## Your task:
Which lines of the entries below contain the string "instead"? Copy each one.

## Study material:
* * *

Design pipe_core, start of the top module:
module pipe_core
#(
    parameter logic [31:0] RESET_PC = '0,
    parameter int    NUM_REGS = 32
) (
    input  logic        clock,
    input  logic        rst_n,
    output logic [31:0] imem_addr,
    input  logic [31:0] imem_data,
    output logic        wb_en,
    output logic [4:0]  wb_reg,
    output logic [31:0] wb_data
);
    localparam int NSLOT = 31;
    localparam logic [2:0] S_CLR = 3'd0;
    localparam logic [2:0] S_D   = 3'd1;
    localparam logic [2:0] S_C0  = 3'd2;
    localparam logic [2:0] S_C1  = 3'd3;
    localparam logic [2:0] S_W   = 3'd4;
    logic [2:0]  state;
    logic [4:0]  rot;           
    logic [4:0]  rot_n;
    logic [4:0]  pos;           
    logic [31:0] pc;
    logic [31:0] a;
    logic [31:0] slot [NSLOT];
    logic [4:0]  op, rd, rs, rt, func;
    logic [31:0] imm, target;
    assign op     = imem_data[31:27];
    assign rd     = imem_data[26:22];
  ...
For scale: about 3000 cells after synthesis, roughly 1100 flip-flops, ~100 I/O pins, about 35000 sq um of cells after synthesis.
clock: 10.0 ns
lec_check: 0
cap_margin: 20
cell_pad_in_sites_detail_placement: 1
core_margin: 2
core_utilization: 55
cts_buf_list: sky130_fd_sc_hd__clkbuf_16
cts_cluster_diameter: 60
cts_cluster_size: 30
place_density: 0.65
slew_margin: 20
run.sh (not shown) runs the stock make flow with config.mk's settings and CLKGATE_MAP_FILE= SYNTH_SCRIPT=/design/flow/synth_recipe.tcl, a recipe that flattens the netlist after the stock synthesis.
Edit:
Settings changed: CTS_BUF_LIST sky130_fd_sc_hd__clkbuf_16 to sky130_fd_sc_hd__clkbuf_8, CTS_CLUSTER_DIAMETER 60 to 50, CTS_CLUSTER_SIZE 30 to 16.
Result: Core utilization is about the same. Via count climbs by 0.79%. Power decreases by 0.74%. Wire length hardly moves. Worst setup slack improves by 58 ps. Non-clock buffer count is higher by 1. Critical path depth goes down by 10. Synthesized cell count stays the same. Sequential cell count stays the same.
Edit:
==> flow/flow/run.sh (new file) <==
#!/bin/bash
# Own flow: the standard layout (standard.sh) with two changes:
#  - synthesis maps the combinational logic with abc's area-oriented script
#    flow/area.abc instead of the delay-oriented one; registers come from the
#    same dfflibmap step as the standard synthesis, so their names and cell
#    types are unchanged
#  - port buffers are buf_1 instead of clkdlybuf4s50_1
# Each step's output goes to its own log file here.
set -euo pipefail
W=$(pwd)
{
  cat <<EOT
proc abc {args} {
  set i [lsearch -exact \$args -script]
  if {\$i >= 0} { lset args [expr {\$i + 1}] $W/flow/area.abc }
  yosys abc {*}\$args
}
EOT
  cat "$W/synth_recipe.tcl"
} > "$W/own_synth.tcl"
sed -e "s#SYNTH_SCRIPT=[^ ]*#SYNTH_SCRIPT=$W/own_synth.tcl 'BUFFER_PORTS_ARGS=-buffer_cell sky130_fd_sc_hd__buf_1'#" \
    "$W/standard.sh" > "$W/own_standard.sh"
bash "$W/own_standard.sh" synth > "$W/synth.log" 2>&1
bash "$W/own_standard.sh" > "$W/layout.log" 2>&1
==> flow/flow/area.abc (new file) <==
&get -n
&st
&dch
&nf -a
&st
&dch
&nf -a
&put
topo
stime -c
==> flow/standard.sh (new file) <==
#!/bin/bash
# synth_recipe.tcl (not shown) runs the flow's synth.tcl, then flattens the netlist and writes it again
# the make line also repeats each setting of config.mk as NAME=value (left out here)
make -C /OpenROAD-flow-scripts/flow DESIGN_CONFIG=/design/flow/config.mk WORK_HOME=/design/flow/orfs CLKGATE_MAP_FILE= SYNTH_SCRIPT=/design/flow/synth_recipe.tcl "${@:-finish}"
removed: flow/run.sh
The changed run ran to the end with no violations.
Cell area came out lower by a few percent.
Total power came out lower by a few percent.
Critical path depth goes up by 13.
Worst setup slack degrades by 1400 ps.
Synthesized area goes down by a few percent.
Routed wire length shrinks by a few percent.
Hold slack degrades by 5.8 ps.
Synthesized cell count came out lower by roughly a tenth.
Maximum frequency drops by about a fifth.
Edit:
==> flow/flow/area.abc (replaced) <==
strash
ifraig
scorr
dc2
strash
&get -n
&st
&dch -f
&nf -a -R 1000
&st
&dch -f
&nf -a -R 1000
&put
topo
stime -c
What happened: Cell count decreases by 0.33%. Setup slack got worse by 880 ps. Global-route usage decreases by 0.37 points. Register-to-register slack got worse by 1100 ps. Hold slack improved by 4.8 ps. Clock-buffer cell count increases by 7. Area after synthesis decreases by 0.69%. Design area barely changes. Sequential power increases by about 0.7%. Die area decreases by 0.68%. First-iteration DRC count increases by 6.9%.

* * *

## Answer to the exercise:
#    flow/area.abc instead of the delay-oriented one; registers come from the
#  - port buffers are buf_1 instead of clkdlybuf4s50_1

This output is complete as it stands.